"I thought I would lose, so I didn't prepare a speech"
About this Quote
Doctorow, a novelist obsessed with the machinery of American myth, knows how people narrate themselves out of responsibility. This is a sentence about storytelling as self-sabotage: a preemptive plot twist that protects the ego. If you lose, you were right. If you win, you can claim authenticity, spontaneity, even modesty. Either way, you avoid confronting the scarier possibility that effort matters, that outcomes are partly earned, and that you might be judged on the seriousness of your desire.
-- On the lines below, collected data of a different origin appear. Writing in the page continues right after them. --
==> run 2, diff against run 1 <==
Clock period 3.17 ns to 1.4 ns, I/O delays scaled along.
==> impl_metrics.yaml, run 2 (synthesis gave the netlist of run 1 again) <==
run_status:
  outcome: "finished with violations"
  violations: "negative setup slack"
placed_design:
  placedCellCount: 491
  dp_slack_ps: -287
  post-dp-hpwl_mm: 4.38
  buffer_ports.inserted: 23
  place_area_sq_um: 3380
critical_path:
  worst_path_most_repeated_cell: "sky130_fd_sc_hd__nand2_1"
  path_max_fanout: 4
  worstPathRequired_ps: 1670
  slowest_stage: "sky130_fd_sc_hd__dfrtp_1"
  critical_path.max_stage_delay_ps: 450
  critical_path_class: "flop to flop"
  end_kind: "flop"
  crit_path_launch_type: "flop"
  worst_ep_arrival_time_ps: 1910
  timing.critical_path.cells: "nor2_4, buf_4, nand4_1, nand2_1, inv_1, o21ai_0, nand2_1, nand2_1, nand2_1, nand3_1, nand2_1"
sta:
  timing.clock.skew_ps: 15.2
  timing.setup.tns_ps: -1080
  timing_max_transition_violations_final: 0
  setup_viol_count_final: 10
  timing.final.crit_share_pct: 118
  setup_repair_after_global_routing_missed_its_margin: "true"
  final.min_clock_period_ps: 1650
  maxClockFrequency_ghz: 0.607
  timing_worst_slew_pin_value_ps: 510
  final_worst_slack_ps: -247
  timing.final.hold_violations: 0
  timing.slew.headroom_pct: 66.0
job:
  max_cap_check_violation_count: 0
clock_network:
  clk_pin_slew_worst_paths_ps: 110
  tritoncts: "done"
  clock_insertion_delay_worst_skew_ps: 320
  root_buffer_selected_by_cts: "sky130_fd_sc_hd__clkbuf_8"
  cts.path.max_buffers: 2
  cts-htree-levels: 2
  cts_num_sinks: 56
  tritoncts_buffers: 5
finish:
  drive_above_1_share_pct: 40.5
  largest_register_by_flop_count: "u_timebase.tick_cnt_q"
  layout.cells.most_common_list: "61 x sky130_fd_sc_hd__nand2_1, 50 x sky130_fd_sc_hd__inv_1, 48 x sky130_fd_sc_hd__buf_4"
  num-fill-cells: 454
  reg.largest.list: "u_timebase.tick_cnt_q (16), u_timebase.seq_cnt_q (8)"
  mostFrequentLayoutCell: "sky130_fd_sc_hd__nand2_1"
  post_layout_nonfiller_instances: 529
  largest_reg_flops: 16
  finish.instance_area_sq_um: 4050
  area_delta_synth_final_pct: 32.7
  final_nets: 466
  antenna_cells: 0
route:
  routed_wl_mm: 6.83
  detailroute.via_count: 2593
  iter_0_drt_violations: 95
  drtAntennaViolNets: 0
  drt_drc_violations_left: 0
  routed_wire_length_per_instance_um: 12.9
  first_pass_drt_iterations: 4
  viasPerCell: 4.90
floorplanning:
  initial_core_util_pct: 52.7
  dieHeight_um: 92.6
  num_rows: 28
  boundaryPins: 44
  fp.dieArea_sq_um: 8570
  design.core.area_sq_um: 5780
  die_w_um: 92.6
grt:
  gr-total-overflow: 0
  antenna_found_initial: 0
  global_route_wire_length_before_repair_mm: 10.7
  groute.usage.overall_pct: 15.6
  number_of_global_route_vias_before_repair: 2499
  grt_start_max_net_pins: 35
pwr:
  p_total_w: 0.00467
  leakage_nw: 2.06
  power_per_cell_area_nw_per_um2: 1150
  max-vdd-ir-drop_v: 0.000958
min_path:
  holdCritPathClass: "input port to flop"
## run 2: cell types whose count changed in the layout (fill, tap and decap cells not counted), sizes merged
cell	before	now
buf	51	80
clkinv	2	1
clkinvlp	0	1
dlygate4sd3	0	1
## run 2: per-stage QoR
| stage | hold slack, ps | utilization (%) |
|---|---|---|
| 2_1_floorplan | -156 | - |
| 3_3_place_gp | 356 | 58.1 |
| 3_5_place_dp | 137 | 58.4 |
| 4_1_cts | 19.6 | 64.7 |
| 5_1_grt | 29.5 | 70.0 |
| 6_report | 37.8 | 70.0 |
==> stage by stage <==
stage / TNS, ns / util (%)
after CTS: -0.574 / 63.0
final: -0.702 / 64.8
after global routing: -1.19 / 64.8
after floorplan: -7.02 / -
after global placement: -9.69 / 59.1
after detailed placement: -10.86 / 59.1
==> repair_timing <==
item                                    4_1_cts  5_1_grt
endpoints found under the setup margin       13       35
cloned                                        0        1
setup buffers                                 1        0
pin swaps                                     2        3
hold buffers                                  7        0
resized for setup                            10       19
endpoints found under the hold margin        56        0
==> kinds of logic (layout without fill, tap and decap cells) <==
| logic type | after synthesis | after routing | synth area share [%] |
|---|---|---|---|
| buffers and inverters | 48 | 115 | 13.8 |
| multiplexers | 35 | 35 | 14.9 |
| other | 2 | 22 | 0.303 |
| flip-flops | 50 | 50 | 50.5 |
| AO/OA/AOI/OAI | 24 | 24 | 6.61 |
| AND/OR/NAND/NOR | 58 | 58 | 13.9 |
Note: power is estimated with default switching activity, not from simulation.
The context matters because Doctorow lived in a culture that romanticizes the underdog and distrusts overt striving. “I didn’t prepare” can read as charming, even virtuous, a way of laundering fear into humility. He punctures that pose by making the logic explicit. The sentence is funny because it’s recognizable; it’s sharp because it’s not flattering. It exposes how we use pessimism as a lifestyle hack: lower expectations, avoid preparation, preserve a clean alibi.
Quote Details
| Topic | Witty One-Liners |
|---|---|
| Source | Help us find the source |
| Cite |
Citation Formats
APA Style (7th ed.)
Doctorow, E. L. (2026, January 17). I thought I would lose, so I didn't prepare a speech. FixQuotes. https://fixquotes.com/quotes/i-thought-i-would-lose-so-i-didnt-prepare-a-speech-47676/
Chicago Style
Doctorow, E. L. "I thought I would lose, so I didn't prepare a speech." FixQuotes. January 17, 2026. https://fixquotes.com/quotes/i-thought-i-would-lose-so-i-didnt-prepare-a-speech-47676/.
MLA Style (9th ed.)
"I thought I would lose, so I didn't prepare a speech." FixQuotes, 17 Jan. 2026, https://fixquotes.com/quotes/i-thought-i-would-lose-so-i-didnt-prepare-a-speech-47676/. Accessed 12 Feb. 2026.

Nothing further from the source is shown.